Effect of Thickness on Fluorescence of Some Clinical Dental Ceramics.

Objectives: This study aimed to develop a new method for measurement of florescence and compare the fluorescence of some clinical dental ceramics in different thicknesses. Materials and
Methods: Forty-eight samples of feldspathic (Vita VM9, A2), IPS e.max (Ivoclar HT, A2), zirconia (Korox Zircostar, A2) and Enamic (Vita A2) ceramics were used in this study in 0.5 and 1 mm thicknesses. The fluorescence of the samples was measured by using a developed technique. The results were analyzed by two-way ANOVA and Duncan post-hoc test. P<0.05 was considered significant.
Results: Enamic, feldspathic and e.max ceramics had significantly different fluorescence in descending order (P=0.000). Fluorescence of ceramics increased with an increase in their thickness from 0.5 to 1 mm (P=0.007).
Conclusion: The results confirmed the applicability of the presented method for measurement of fluorescence of dental ceramics. While, the thickness of restoration determines the concentration of the fluorescent agent, some additional technical information is required for justification of the observed trend in the studied ceramics.

Introduction

Reconstruction of smile is among the most challenging and esthetically satisfying treatments. Dental ceramics are extensively used in a variety of dental restorations due to their optimal durability, esthetic properties, and biocompatibility [1]. Tooth discoloration leads to numerous esthetic problems. Several attempts have been made to improve the appearance of discolored teeth. For most people, achieving an esthetic smile is a more important factor than restoring the normal alignment of their teeth [2].

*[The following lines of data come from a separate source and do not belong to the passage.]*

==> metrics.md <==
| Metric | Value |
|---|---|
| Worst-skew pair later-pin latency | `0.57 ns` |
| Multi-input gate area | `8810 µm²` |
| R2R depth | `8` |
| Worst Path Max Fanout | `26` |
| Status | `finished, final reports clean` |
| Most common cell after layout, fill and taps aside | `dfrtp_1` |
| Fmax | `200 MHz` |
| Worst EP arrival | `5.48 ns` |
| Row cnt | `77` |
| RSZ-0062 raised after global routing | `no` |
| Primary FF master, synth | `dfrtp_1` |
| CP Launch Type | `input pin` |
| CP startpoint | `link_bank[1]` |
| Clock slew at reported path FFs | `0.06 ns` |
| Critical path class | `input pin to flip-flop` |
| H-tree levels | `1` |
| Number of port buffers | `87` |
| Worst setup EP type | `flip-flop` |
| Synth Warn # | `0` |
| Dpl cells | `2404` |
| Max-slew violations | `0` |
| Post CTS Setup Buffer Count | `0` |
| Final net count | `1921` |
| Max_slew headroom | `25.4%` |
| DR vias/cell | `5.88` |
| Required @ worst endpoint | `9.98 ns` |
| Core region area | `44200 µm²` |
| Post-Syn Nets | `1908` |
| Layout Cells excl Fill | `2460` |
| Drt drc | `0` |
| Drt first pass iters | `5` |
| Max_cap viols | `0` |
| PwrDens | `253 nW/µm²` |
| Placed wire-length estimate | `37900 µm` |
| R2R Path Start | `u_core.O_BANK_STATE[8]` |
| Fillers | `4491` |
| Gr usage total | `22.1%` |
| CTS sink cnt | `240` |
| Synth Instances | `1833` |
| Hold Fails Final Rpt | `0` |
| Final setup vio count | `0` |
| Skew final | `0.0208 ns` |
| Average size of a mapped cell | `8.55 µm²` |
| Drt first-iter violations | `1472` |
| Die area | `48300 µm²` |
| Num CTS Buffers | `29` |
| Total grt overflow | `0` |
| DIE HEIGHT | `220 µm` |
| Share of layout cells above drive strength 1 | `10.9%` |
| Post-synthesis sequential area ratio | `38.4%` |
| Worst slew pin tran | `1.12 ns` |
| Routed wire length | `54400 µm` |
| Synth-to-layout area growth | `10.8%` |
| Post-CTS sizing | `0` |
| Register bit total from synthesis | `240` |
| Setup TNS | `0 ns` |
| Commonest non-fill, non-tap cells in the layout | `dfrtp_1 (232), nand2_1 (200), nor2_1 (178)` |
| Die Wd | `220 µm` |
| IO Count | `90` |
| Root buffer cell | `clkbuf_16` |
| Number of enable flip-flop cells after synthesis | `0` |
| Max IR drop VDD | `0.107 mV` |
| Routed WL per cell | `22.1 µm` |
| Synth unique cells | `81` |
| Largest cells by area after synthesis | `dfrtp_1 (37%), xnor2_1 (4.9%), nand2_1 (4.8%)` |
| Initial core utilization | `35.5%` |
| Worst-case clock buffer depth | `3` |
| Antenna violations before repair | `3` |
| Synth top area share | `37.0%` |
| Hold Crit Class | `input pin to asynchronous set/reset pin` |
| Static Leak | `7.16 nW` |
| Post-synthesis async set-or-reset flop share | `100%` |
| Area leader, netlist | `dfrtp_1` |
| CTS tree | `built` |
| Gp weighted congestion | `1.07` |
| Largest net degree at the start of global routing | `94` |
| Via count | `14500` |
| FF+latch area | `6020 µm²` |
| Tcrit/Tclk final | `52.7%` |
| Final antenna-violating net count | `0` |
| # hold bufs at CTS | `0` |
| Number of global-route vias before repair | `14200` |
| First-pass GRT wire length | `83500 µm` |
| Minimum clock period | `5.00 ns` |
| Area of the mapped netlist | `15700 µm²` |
`src/rtl/iem_pkg.sv`:
```
// package: register map, field layout and shared types of the interrupt enable/mask block
package iem_pkg;

    // ****************************************************************
    // register map
    // ****************************************************************
    localparam int          ADDR_W           = 8;
    localparam int          DATA_W           = 8;
    localparam logic [7:0]  OFF_IRQ_CTRL     = 8'h05;
    localparam logic [7:0]  OFF_MODULE_MASK  = 8'h06;
    localparam logic [7:0]  OFF_PENDING_ID   = 8'h0b;
    localparam logic [7:0]  OFF_EVT_STATUS   = 8'h10;
    localparam logic [7:0]  OFF_EVT_MASK     = 8'h11;

    // ****************************************************************
    // field positions and reset values
    // ****************************************************************
    localparam int          BIT_GLOBAL_EN    = 0;
    localparam int          BIT_IN_SERVICE   = 1;
    localparam int          BIT_SYS_GROUP    = 7;
    localparam int          BIT_GROUP_GAP    = 6;
    localparam logic [7:0]  RST_IRQ_CTRL     = 8'h00;
    localparam logic [7:0]  RST_MODULE_MASK  = 8'h00;
    localparam logic [7:0]  RST_PENDING_ID   = 8'h00;
    localparam logic [3:0]  RST_EVT          = 4'h0;

    // ****************************************************************
    // groups: six register modules plus the system group
    // ****************************************************************
    localparam int          NUM_MODULES      = 6;
    localparam int          NUM_GROUPS       = NUM_MODULES + 1;
    localparam int          SRCS_PER_GROUP   = 4;

    typedef struct packed {
        logic                   sys;
        logic [NUM_MODULES-1:0] modules;
    } iem_group_t;

    typedef struct packed {
        logic [ADDR_W-1:0] addr;
        logic [DATA_W-1:0] wdata;
        logic              wr;
        logic              rd;
    } iem_reg_req_t;

    typedef struct packed {
        logic ack;
        logic ret;
        logic pop_ret;
    } iem_core_evt_t;

    typedef struct packed {
        logic sw_clear;
        logic blocked;
        logic returned;
        logic acked;
    } iem_evt_t;

    // group set laid out in register order, gap bit reads zero
    function automatic logic [7:0] iem_to_reg(input iem_group_t g);
        iem_to_reg = {g.sys, 1'b0, g.modules};
    endfunction : iem_to_reg

    function automatic iem_group_t iem_from_reg(input logic [7:0] r);
        iem_from_reg = '{sys: r[BIT_SYS_GROUP], modules: r[NUM_MODULES-1:0]};
    endfunction : iem_from_reg

endpackage : iem_pkg

```
`src/rtl/iem_pending.sv`:
```
// pending identifier: per-group flag of enabled sources awaiting service
`timescale 1ns/1ps
module iem_pending #(
    parameter int SRCS = iem_pkg::SRCS_PER_GROUP
) (
    input  wire logic                                     clk,
    input  wire logic                                     rst_n,
    input  wire logic [iem_pkg::NUM_GROUPS-1:0][SRCS-1:0] src_flag,
    input  wire logic [iem_pkg::NUM_GROUPS-1:0][SRCS-1:0] src_en,
    output iem_pkg::iem_group_t                           pending
);
    import iem_pkg::*;

    logic [NUM_GROUPS-1:0] next_pending;

    always_comb begin
        for (int g = 0; g < NUM_GROUPS; g++) begin
            next_pending[g] = |(src_flag[g] & src_en[g]);
        end
    end

    // drops on the clock edge after the sources are disabled or their flags cleared
    always_ff @(posedge clk) begin
        if (!rst_n) begin
            pending <= iem_from_reg(RST_PENDING_ID);
        end else begin
            pending <= iem_group_t'(next_pending);
        end
    end

    // the edge right after reset compares against a cleared flop, so it is skipped
    AST_PEND_TRACKS: assert property (@(posedge clk) disable iff (!rst_n)
        $past(rst_n) |-> pending == iem_group_t'($past(next_pending)))
        else $error("pending identifier does not follow enabled flags");

endmodule : iem_pending

```
`src/rtl/iem_ctrl.sv`:
```
// interrupt enable, in-service and module mask control for the core
`timescale 1ns/1ps
module iem_ctrl
    import iem_pkg::*;
#(
    parameter int SRCS = SRCS_PER_GROUP
) (
    input  wire logic                                     CLK,
    input  wire logic                                     RST_N,
    input  iem_pkg::iem_reg_req_t                         REG_REQ,
    output logic [iem_pkg::DATA_W-1:0]                    REG_RDATA,
    input  iem_pkg::iem_core_evt_t                        CORE_EVT,
    input  wire logic [iem_pkg::NUM_GROUPS-1:0][SRCS-1:0] SRC_FLAG,
    input  wire logic [iem_pkg::NUM_GROUPS-1:0][SRCS-1:0] SRC_EN,
    output logic                                          IRQ_REQ,
    output iem_pkg::iem_group_t                           PENDING_ID,
    output logic                                          IRQ_OUT
);
    import iem_pkg::*;

    // ****************************************************************
    // state
    // ****************************************************************
    logic       global_irq_enable;
    logic       in_service_flag;
    iem_group_t module_mask_reg;
    iem_group_t pending_identifier_reg;
    iem_evt_t   evt_status;
    iem_evt_t   evt_mask;
    iem_evt_t   evt_now;
    logic [DATA_W-1:0] next_rdata;
    logic       wr_ctrl;
    logic       wr_mask;
    logic       wr_evt_status;
    logic       wr_evt_mask;
    logic       masked_pending;
    logic       exit_op;

    // ****************************************************************
    // pending identifier
    // ****************************************************************
    iem_pending #(
        .SRCS     (SRCS)
    ) u_pending (
        .clk      (CLK),
        .rst_n    (RST_N),
        .src_flag (SRC_FLAG),
        .src_en   (SRC_EN),
        .pending  (pending_identifier_reg)
    );

    assign PENDING_ID = pending_identifier_reg;

    // ****************************************************************
    // write decode
    // ****************************************************************
    assign wr_ctrl       = REG_REQ.wr && (REG_REQ.addr == OFF_IRQ_CTRL);
    assign wr_mask       = REG_REQ.wr && (REG_REQ.addr == OFF_MODULE_MASK);
    assign wr_evt_status = REG_REQ.wr && (REG_REQ.addr == OFF_EVT_STATUS);
    assign wr_evt_mask   = REG_REQ.wr && (REG_REQ.addr == OFF_EVT_MASK);
    assign exit_op       = CORE_EVT.ret || CORE_EVT.pop_ret;

    // ****************************************************************
    // global enable
    // ****************************************************************
    always_ff @(posedge CLK) begin
        if (!RST_N) begin
            global_irq_enable <= RST_IRQ_CTRL[BIT_GLOBAL_EN];
        end else if (wr_ctrl) begin
            global_irq_enable <= REG_REQ.wdata[BIT_GLOBAL_EN];
        end
    end

    // ****************************************************************
    // in-service flag
    // ****************************************************************
    // an acknowledge in the same cycle as a clear must win, otherwise the
    // routine just entered would run with delivery reopened under it
    always_ff @(posedge CLK) begin
        if (!RST_N) begin
            in_service_flag <= RST_IRQ_CTRL[BIT_IN_SERVICE];
        end else if (CORE_EVT.ack) begin
            in_service_flag <= 1'b1;
        end else if (wr_ctrl) begin
            in_service_flag <= REG_REQ.wdata[BIT_IN_SERVICE];
        end else if (exit_op) begin
            in_service_flag <= 1'b0;
        end
    end

    // ****************************************************************
    // module mask
    // ****************************************************************
    always_ff @(posedge CLK) begin
        if (!RST_N) begin
            module_mask_reg <= iem_from_reg(RST_MODULE_MASK);
        end else if (wr_mask) begin
            module_mask_reg <= iem_from_reg(REG_REQ.wdata);
        end
    end

    // ****************************************************************
    // request to the core
    // ****************************************************************
    // kept combinational so a cleared enable or a set in-service flag cuts the
    // request in the same cycle the flop changes, the cycle after the write or the ack
    assign masked_pending = |(module_mask_reg & pending_identifier_reg);
    assign IRQ_REQ = global_irq_enable && !in_service_flag && masked_pending;

    // ****************************************************************
    // event status and interrupt output
    // ****************************************************************
    always_comb begin
        evt_now          = '0;
        evt_now.acked    = CORE_EVT.ack;
        evt_now.returned = exit_op && in_service_flag;
        evt_now.blocked  = global_irq_enable && in_service_flag && masked_pending;
        evt_now.sw_clear = wr_ctrl && in_service_flag && !REG_REQ.wdata[BIT_IN_SERVICE];
    end

    // set wins over a write-one clear in the same cycle
    always_ff @(posedge CLK) begin
        if (!RST_N) begin
            evt_status <= iem_evt_t'(RST_EVT);
        end else if (wr_evt_status) begin
            evt_status <= (evt_status & ~iem_evt_t'(REG_REQ.wdata[3:0])) | evt_now;
        end else begin
            evt_status <= evt_status | evt_now;
        end
    end

    always_ff @(posedge CLK) begin
        if (!RST_N) begin
            evt_mask <= iem_evt_t'(RST_EVT);
        end else if (wr_evt_mask) begin
            evt_mask <= iem_evt_t'(REG_REQ.wdata[3:0]);
        end
    end

    assign IRQ_OUT = |(evt_status & evt_mask);

    // ****************************************************************
    // read path
    // ****************************************************************
    always_comb begin
        next_rdata = '0;
        case (REG_REQ.addr)
            OFF_IRQ_CTRL:    next_rdata = {6'h00, in_service_flag, global_irq_enable};
            OFF_MODULE_MASK: next_rdata = iem_to_reg(module_mask_reg);
            OFF_PENDING_ID:  next_rdata = iem_to_reg(pending_identifier_reg);
            OFF_EVT_STATUS:  next_rdata = {4'h0, evt_status};
            OFF_EVT_MASK:    next_rdata = {4'h0, evt_mask};
            default:         next_rdata = '0;
        endcase
    end

    // read data stand only in the cycle after the strobe
    always_ff @(posedge CLK) begin
        if (!RST_N) begin
            REG_RDATA <= '0;
        end else if (REG_REQ.rd) begin
            REG_RDATA <= next_rdata;
        end else begin
            REG_RDATA <= '0;
        end
    end

    // ****************************************************************
    // checks
    // ****************************************************************
    AST_RESET_CLEARS: assert property (@(posedge CLK)
        !RST_N |=> (!global_irq_enable && !in_service_flag && module_mask_reg == '0))
        else $error("reset left control or mask state nonzero");

    AST_CTRL_RESERVED: assert property (@(posedge CLK) disable iff (!RST_N)
        REG_REQ.rd && REG_REQ.addr == OFF_IRQ_CTRL |=> REG_RDATA[7:2] == 6'h00)
        else $error("control reserved bits read nonzero");

    AST_ACK_SETS_INS: assert property (@(posedge CLK) disable iff (!RST_N)
        CORE_EVT.ack |=> in_service_flag && !IRQ_REQ)
        else $error("acknowledge did not set in-service");

    AST_NO_REQ_IN_SERVICE: assert property (@(posedge CLK) disable iff (!RST_N)
        in_service_flag |-> !IRQ_REQ)
        else $error("request raised while in service");

    AST_SW_CLEAR_REOPENS: assert property (@(posedge CLK) disable iff (!RST_N)
        wr_ctrl && !CORE_EVT.ack && !REG_REQ.wdata[BIT_IN_SERVICE] && REG_REQ.wdata[BIT_GLOBAL_EN]
        ##1 (masked_pending && !CORE_EVT.ack) |-> IRQ_REQ)
        else $error("software clear did not reopen delivery");

    AST_RETURN_CLEARS: assert property (@(posedge CLK) disable iff (!RST_N)
        exit_op && !CORE_EVT.ack && !wr_ctrl |=> !in_service_flag)
        else $error("return did not clear in-service");

    AST_GLOBAL_GATES: assert property (@(posedge CLK) disable iff (!RST_N)
        !global_irq_enable |-> !IRQ_REQ)
        else $error("request raised with global enable low");

    AST_MASK_BLOCKS: assert property (@(posedge CLK) disable iff (!RST_N)
        (module_mask_reg & pending_identifier_reg) == '0 |-> !IRQ_REQ)
        else $error("request raised by a masked group");

    AST_MASK_ALLOWS: assert property (@(posedge CLK) disable iff (!RST_N)
        global_irq_enable && !in_service_flag && module_mask_reg.sys
        && pending_identifier_reg.sys |-> IRQ_REQ)
        else $error("unmasked system group did not request");

    AST_MASK_LAYOUT: assert property (@(posedge CLK) disable iff (!RST_N)
        wr_mask ##1 REG_REQ.rd && REG_REQ.addr == OFF_MODULE_MASK && !wr_mask
        |=> REG_RDATA == ($past(REG_REQ.wdata, 2) & 8'hbf))
        else $error("mask register readback wrong");

    AST_REQ_EQUATION: assert property (@(posedge CLK) disable iff (!RST_N)
        IRQ_REQ == (global_irq_enable && !in_service_flag
                    && (iem_to_reg(module_mask_reg) & iem_to_reg(pending_identifier_reg)) != 8'h00))
        else $error("request does not match enable and mask");

    AST_ENABLE_WRITE: assert property (@(posedge CLK) disable iff (!RST_N)
        wr_ctrl |=> global_irq_enable == $past(REG_REQ.wdata[BIT_GLOBAL_EN]))
        else $error("global enable does not follow control write");

    AST_SW_WRITE_INS: assert property (@(posedge CLK) disable iff (!RST_N)
        wr_ctrl && !CORE_EVT.ack |=> in_service_flag == $past(REG_REQ.wdata[BIT_IN_SERVICE]))
        else $error("in-service does not follow control write");

    AST_MASK_GAP_ZERO: assert property (@(posedge CLK) disable iff (!RST_N)
        REG_REQ.rd && REG_REQ.addr == OFF_MODULE_MASK |=> !REG_RDATA[BIT_GROUP_GAP])
        else $error("mask gap bit read nonzero");

    AST_PEND_READ: assert property (@(posedge CLK) disable iff (!RST_N)
        REG_REQ.rd && REG_REQ.addr == OFF_PENDING_ID
        |=> REG_RDATA == {$past(pending_identifier_reg.sys), 1'b0,
                          $past(pending_identifier_reg.modules)})
        else $error("pending identifier readback wrong");

    // ****************************************************************
    // event and bus checks
    // ****************************************************************
    AST_RDATA_IDLE: assert property (@(posedge CLK) disable iff (!RST_N)
        !REG_REQ.rd |=> REG_RDATA == 8'h00)
        else $error("read data not zero outside the read cycle");

    AST_ACK_EVENT: assert property (@(posedge CLK) disable iff (!RST_N)
        CORE_EVT.ack |=> evt_status.acked)
        else $error("acknowledge event not recorded");

    AST_EVT_W1C: assert property (@(posedge CLK) disable iff (!RST_N)
        wr_evt_status && REG_REQ.wdata[0] && !CORE_EVT.ack |=> !evt_status.acked)
        else $error("write one did not clear acknowledge event");

endmodule : iem_ctrl

```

There is a growing interest in fluorescence properties of teeth, and new esthetic fluores-cent restorative materials are continuously produced by the manufacturers. Optical properties of natural teeth have attracted the attention of dental professionals towards fluorescence [3].

An ideal esthetic restorative material should have fluorescence properties similar to those of natural teeth [4]. Color, fluorescence, translucency, and opalescence are optical properties that influence the appearance of teeth [5,6].

Translucency refers to the property of a material to pass light through, not necessarily in a regular manner. This definition justifies why an object cannot be seen clearly through translucent materials [5,7,8]. Fluorescence of the teeth is due to the energy absorption in short wavelengths and its reemission at a longer wavelength. In other words, the teeth act as a blue-colored light source due to their intrinsic fluorescence. Because of the natural, inherently yellow color appearance of the teeth, and their inherent fluorescence property, ultraviolet light makes the teeth whiter and brighter [3,4,9]. Opalescence of the teeth is a selective light scattering phenomenon in a translucent medium that scatters the blue parts of light [5,10].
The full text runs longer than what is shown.